> **ASSIGNED TASK**
The lines from the start of the records through the one containing "export VERILOG_INCLUDE_DIRS = /design/src" are to be restated word for word; please include both ends.

[Opening GIVEN RECORDS section]

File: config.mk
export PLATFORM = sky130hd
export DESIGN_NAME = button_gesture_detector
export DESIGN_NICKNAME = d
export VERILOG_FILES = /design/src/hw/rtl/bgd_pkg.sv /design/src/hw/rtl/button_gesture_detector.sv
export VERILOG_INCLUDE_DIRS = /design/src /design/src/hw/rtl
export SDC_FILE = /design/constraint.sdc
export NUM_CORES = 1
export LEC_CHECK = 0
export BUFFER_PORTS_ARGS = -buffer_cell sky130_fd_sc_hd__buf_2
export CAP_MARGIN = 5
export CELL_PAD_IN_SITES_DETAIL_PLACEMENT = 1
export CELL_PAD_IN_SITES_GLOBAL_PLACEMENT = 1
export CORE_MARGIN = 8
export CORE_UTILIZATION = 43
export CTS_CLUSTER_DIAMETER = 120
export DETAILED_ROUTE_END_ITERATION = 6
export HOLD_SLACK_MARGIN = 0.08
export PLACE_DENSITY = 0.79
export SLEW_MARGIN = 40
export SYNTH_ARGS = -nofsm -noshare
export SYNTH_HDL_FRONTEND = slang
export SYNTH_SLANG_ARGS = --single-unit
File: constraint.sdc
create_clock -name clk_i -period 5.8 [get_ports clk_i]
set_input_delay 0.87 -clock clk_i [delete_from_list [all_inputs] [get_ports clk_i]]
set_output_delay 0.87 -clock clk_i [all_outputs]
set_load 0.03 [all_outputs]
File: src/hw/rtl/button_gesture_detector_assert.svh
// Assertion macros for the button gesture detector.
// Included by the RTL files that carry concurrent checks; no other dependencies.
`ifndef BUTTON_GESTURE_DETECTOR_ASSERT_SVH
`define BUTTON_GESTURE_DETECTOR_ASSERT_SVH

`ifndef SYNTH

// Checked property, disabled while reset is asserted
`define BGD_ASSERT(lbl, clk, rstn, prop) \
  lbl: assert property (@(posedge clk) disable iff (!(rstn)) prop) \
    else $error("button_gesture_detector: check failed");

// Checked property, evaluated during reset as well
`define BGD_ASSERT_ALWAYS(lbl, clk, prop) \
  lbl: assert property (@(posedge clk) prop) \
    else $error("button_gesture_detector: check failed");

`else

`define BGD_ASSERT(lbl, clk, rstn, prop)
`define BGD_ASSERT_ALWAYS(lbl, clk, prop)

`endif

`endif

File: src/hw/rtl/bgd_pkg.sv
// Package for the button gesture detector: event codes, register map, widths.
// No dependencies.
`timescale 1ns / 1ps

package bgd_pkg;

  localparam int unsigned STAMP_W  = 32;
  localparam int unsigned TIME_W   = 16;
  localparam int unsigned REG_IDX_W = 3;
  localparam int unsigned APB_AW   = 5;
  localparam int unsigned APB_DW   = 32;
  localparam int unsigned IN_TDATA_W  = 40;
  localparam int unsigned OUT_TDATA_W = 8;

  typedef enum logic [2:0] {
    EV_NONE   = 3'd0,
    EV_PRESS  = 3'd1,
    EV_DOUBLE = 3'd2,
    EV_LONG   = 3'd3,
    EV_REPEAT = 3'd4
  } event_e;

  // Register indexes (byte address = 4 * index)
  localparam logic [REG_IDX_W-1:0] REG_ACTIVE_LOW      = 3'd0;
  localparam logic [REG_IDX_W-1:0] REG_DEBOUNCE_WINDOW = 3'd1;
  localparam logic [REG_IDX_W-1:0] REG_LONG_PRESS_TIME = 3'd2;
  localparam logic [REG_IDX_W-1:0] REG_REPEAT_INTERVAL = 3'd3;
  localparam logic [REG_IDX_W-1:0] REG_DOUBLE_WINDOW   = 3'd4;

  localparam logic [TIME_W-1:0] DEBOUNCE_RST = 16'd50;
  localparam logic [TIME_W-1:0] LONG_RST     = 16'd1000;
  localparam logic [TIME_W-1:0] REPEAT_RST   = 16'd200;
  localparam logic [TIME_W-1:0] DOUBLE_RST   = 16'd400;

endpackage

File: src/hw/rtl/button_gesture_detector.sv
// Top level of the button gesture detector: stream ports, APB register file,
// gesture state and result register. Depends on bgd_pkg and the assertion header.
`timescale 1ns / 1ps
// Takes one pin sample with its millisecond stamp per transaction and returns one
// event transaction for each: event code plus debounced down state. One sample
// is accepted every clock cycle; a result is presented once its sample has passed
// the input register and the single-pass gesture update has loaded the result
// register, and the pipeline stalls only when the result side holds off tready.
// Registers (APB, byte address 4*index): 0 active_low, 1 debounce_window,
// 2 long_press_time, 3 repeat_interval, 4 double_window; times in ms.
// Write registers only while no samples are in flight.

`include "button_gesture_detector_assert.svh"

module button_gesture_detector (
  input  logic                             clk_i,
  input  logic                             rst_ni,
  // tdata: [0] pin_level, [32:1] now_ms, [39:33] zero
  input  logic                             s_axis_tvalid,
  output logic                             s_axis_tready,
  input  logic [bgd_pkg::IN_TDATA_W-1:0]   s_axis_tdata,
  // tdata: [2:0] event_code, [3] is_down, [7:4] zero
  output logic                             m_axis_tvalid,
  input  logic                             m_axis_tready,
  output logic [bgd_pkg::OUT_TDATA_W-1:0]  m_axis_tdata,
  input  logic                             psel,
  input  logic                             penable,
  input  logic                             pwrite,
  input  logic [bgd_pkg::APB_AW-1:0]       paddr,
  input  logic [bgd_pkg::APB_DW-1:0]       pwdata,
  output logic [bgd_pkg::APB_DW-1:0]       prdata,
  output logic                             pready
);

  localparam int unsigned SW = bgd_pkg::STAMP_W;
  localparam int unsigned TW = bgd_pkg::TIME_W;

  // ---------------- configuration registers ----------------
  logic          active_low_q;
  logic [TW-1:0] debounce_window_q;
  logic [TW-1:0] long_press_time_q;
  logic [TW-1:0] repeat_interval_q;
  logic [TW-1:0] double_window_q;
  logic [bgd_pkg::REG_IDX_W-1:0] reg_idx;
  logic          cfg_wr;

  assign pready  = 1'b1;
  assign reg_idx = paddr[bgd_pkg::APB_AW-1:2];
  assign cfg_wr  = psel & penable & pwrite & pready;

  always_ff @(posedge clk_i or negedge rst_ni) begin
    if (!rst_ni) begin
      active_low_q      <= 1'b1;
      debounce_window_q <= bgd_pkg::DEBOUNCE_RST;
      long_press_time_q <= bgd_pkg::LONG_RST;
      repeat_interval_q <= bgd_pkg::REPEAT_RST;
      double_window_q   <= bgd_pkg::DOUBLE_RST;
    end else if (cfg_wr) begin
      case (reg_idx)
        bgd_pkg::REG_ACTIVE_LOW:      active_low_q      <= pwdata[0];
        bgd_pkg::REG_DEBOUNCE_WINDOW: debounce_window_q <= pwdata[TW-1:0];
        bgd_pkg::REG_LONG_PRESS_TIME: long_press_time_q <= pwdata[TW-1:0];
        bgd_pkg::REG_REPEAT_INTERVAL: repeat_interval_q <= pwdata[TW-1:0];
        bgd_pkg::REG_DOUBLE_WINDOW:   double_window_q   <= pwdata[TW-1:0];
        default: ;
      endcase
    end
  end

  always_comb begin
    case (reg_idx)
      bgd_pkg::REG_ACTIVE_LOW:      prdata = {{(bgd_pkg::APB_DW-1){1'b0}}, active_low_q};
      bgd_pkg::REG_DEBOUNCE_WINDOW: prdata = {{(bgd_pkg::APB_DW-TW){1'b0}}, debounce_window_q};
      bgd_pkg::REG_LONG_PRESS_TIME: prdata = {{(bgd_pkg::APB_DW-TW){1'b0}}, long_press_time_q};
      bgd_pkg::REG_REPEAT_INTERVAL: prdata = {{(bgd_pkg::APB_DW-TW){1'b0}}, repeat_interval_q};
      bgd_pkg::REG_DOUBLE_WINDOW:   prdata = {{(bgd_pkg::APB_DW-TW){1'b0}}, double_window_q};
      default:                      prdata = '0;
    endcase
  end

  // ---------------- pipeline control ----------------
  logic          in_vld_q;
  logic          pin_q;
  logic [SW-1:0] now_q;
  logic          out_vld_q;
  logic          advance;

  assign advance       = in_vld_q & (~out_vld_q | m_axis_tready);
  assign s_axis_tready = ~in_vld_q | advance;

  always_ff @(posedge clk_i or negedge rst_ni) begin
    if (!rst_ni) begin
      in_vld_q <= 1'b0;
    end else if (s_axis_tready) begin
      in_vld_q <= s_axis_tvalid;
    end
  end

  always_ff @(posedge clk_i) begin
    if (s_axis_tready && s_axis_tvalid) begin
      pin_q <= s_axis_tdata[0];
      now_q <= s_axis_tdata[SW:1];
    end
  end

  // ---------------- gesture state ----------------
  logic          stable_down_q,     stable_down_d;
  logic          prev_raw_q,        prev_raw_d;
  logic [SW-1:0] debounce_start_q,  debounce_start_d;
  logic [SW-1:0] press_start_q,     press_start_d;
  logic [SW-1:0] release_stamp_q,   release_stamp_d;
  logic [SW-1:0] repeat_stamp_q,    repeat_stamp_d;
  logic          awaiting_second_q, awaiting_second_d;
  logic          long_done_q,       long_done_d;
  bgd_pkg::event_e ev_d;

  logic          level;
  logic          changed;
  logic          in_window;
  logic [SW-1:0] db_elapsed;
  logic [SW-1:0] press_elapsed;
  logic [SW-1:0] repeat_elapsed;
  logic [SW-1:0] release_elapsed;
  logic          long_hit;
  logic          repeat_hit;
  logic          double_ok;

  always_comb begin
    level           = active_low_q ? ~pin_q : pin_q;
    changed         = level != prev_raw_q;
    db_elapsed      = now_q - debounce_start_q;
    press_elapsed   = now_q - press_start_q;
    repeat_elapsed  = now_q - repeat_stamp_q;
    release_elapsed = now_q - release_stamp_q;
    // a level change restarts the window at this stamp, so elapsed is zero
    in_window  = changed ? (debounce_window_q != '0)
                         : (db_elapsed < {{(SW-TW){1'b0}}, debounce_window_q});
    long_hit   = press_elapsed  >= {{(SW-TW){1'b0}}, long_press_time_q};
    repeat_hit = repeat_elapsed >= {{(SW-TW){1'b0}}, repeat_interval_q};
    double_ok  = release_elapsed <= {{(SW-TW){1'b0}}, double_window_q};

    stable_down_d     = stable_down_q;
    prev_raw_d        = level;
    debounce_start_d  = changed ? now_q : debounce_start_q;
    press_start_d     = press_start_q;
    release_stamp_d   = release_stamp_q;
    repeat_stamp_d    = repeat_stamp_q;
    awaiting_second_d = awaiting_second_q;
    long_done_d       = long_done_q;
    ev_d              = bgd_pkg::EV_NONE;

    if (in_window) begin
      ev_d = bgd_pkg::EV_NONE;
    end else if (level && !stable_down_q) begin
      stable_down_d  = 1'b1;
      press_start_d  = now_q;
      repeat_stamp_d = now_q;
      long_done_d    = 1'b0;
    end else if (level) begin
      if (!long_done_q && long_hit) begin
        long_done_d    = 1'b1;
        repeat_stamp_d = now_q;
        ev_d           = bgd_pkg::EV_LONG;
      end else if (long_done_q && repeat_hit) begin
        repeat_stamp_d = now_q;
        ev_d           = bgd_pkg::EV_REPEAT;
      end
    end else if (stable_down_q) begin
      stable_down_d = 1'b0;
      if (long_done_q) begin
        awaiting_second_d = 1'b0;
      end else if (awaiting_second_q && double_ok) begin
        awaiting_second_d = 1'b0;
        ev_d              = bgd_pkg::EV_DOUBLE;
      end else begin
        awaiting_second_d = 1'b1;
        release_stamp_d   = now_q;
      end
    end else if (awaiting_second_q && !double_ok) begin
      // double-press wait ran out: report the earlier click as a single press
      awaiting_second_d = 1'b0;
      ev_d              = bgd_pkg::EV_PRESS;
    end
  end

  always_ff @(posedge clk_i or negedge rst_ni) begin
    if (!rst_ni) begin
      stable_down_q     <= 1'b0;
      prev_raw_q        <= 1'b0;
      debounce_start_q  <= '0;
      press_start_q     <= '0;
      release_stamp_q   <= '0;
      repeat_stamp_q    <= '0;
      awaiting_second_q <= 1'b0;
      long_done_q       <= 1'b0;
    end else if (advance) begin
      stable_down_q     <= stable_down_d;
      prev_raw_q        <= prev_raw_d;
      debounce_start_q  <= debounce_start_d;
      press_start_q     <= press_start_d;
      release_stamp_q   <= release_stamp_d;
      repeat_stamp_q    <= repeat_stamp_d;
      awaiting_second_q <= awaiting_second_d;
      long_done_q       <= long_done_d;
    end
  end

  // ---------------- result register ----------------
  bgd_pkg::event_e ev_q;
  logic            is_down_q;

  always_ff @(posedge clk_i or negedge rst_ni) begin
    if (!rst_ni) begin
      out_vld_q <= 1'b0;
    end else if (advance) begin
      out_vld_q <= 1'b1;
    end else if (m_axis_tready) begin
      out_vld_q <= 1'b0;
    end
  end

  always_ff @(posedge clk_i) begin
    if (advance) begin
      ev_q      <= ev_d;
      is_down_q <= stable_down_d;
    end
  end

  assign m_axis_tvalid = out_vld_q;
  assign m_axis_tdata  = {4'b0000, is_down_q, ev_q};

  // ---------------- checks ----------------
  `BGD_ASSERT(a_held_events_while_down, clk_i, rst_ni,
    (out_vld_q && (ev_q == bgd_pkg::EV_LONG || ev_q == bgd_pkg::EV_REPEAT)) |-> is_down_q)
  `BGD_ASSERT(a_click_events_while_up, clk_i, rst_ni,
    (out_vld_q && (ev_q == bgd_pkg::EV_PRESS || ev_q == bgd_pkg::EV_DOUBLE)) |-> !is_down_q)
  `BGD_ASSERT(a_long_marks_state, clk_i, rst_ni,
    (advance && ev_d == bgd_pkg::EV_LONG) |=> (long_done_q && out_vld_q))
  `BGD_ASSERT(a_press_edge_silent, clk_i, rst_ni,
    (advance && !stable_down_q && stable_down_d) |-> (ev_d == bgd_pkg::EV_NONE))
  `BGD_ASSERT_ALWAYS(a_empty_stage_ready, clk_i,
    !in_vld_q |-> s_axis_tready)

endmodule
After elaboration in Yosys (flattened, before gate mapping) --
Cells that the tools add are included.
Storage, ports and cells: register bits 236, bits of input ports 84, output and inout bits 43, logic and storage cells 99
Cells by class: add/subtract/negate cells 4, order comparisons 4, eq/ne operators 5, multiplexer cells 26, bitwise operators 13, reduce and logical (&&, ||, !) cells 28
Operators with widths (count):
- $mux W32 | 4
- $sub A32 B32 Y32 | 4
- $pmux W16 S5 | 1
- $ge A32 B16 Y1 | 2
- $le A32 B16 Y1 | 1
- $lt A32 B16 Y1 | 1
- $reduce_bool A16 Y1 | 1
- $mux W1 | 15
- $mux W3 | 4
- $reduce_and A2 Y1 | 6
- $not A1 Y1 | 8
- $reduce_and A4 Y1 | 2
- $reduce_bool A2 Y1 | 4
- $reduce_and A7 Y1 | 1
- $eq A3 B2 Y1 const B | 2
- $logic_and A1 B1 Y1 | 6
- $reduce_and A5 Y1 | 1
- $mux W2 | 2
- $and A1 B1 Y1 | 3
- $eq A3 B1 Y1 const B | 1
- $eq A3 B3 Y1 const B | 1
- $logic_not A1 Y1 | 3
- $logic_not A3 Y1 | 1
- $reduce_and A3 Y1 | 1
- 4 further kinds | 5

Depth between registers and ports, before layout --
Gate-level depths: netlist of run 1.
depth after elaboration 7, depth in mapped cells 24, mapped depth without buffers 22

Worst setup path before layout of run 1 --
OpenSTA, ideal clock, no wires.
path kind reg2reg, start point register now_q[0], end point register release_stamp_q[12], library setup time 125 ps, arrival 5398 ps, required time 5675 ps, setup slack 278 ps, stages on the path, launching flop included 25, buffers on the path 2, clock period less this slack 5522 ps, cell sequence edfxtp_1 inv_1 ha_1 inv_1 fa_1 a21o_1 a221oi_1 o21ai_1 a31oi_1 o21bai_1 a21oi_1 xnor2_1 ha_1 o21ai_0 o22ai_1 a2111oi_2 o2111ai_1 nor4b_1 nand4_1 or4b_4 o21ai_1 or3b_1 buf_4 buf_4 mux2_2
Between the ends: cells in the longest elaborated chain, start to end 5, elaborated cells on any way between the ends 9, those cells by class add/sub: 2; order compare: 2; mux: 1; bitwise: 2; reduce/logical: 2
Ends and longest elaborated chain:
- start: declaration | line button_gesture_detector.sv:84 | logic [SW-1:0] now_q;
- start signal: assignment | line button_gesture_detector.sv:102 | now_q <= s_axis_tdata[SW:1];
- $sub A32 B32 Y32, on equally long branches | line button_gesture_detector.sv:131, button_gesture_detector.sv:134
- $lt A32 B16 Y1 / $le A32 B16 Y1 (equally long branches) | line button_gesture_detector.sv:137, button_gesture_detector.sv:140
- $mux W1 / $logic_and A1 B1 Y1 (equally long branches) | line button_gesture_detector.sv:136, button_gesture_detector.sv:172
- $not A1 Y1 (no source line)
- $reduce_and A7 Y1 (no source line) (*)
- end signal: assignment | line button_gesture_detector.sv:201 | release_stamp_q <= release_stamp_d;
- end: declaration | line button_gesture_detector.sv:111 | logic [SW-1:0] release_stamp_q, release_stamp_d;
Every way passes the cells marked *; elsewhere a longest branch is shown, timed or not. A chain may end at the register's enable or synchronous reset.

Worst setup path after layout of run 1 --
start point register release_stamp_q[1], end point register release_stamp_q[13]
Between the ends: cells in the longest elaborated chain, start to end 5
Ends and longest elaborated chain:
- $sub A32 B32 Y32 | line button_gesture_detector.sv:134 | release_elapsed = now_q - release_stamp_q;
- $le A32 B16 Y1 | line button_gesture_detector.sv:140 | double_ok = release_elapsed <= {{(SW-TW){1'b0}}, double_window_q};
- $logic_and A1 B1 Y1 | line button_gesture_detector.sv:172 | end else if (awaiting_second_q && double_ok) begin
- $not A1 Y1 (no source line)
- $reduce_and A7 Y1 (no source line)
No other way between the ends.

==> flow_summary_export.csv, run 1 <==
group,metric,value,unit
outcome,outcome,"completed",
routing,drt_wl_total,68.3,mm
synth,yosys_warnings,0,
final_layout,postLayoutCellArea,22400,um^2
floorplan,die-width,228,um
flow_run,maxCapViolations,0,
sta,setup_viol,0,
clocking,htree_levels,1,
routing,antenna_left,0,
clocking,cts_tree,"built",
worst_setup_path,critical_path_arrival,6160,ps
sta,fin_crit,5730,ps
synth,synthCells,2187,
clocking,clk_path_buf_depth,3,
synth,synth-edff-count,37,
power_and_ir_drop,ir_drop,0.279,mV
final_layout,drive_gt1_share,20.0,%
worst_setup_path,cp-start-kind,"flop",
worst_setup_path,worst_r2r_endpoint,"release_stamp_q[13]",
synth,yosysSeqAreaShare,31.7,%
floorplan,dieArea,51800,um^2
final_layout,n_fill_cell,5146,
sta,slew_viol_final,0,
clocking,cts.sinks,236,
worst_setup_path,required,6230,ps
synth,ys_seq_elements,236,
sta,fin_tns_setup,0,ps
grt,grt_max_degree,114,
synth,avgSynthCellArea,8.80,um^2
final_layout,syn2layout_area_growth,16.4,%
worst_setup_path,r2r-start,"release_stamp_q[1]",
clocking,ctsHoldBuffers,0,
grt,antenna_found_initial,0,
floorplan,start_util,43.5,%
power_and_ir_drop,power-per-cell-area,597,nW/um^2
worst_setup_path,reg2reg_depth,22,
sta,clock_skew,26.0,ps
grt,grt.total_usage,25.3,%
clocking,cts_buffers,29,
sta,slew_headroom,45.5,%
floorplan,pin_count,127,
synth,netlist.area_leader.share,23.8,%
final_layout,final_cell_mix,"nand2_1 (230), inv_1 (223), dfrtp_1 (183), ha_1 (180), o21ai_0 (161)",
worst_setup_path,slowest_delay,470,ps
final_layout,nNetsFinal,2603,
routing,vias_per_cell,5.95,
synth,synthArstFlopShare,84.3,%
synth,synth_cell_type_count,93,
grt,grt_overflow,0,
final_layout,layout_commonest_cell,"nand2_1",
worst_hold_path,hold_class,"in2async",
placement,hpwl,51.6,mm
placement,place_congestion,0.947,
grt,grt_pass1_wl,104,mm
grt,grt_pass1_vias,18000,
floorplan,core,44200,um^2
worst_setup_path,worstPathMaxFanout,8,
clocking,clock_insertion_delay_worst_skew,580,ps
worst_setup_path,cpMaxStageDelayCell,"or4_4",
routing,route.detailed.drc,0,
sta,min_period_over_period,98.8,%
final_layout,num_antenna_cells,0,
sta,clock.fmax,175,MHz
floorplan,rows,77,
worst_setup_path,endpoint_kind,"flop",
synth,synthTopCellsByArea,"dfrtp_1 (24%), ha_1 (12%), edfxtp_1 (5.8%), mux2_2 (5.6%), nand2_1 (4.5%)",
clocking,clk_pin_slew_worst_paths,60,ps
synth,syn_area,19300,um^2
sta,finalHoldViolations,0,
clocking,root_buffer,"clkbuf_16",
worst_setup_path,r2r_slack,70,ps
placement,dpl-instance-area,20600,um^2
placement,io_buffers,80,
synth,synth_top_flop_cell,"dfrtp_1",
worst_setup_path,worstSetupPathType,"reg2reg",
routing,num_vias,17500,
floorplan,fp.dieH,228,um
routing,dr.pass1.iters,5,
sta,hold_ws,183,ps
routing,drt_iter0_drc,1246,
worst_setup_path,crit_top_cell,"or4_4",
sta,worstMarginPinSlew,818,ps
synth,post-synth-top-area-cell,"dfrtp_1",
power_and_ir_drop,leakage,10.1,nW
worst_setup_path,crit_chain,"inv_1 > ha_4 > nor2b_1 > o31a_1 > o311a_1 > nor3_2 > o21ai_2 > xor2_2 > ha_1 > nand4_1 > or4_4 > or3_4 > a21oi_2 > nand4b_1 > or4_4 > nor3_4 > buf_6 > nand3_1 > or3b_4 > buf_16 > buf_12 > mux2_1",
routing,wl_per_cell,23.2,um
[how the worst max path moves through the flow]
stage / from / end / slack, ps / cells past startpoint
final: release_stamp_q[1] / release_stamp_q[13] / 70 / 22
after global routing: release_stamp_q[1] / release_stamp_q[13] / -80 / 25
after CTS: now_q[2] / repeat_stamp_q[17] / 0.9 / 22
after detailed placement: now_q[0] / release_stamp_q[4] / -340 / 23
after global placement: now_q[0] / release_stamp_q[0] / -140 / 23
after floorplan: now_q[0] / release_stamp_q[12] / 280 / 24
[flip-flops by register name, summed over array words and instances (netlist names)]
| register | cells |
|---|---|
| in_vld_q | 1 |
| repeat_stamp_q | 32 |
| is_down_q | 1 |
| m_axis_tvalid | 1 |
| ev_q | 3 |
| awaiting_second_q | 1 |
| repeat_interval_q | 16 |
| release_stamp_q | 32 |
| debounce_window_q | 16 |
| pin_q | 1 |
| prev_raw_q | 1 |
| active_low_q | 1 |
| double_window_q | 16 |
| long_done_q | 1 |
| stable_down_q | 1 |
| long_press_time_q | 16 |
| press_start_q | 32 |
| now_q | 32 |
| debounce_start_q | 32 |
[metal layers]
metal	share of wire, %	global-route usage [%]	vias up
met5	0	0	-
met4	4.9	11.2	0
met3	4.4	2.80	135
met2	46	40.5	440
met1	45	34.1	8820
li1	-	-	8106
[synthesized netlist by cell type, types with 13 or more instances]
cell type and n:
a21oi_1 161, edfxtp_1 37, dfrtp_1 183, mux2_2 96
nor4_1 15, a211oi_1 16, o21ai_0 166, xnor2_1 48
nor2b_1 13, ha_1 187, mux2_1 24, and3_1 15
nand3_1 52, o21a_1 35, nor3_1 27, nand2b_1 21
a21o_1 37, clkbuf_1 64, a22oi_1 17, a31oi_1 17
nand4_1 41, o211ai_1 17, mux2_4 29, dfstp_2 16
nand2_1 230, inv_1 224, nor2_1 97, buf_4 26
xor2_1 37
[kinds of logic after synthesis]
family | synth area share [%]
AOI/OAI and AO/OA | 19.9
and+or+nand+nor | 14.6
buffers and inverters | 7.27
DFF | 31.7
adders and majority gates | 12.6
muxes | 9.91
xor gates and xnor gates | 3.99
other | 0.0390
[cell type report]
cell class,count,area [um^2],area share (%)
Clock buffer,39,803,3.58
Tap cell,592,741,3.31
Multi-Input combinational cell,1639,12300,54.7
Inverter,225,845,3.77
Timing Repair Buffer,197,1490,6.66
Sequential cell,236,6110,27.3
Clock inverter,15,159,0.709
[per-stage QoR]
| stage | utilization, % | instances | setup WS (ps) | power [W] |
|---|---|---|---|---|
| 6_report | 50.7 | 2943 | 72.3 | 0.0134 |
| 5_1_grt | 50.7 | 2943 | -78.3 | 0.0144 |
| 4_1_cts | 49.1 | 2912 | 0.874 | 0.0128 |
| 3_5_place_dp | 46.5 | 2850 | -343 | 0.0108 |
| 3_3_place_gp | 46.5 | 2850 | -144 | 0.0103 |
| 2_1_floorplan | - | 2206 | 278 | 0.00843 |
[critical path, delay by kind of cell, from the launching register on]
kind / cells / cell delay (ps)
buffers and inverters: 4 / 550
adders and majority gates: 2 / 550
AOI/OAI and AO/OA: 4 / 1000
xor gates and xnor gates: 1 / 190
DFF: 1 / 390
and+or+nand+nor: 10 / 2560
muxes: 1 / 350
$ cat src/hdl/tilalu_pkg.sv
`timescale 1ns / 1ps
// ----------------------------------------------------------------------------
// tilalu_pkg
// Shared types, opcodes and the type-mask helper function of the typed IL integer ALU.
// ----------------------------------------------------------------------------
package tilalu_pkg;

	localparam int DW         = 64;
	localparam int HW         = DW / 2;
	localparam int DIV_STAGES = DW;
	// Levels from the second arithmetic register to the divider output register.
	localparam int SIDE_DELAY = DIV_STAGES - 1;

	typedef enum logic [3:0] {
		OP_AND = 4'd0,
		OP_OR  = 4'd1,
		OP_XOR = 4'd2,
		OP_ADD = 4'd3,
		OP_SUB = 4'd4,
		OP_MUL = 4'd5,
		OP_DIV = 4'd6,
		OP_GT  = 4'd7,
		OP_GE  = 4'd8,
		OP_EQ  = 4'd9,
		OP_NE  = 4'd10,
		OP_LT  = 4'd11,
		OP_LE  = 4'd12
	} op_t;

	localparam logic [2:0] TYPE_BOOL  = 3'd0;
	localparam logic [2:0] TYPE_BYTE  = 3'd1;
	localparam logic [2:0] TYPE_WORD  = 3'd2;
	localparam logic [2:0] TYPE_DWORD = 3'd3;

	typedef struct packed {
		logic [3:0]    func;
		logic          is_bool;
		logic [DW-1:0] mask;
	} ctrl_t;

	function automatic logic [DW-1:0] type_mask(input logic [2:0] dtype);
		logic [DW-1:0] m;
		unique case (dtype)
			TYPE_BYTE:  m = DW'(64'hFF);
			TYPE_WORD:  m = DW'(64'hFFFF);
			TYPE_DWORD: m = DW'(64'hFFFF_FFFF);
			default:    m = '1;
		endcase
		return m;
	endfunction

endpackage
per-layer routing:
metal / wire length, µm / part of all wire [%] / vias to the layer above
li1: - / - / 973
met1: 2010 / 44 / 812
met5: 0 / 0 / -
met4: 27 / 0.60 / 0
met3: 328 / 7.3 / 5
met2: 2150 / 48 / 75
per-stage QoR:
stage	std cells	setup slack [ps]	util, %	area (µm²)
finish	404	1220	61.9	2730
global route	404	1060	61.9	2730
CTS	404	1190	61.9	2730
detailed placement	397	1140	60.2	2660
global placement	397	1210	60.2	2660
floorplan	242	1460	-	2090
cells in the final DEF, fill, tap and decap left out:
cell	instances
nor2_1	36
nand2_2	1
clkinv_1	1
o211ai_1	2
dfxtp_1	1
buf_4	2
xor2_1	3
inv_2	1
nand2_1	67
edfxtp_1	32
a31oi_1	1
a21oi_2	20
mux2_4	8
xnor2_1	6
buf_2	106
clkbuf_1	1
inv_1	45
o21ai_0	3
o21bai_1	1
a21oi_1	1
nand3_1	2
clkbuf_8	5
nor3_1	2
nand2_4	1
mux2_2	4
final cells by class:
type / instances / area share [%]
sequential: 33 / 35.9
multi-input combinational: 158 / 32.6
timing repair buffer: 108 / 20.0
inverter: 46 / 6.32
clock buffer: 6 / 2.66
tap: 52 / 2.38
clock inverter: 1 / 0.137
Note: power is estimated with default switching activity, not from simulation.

[Closing GIVEN RECORDS section]

> **ANSWER SECTION**
File: config.mk
export PLATFORM = sky130hd
export DESIGN_NAME = button_gesture_detector
export DESIGN_NICKNAME = d
export VERILOG_FILES = /design/src/hw/rtl/bgd_pkg.sv /design/src/hw/rtl/button_gesture_detector.sv
export VERILOG_INCLUDE_DIRS = /design/src /design/src/hw/rtl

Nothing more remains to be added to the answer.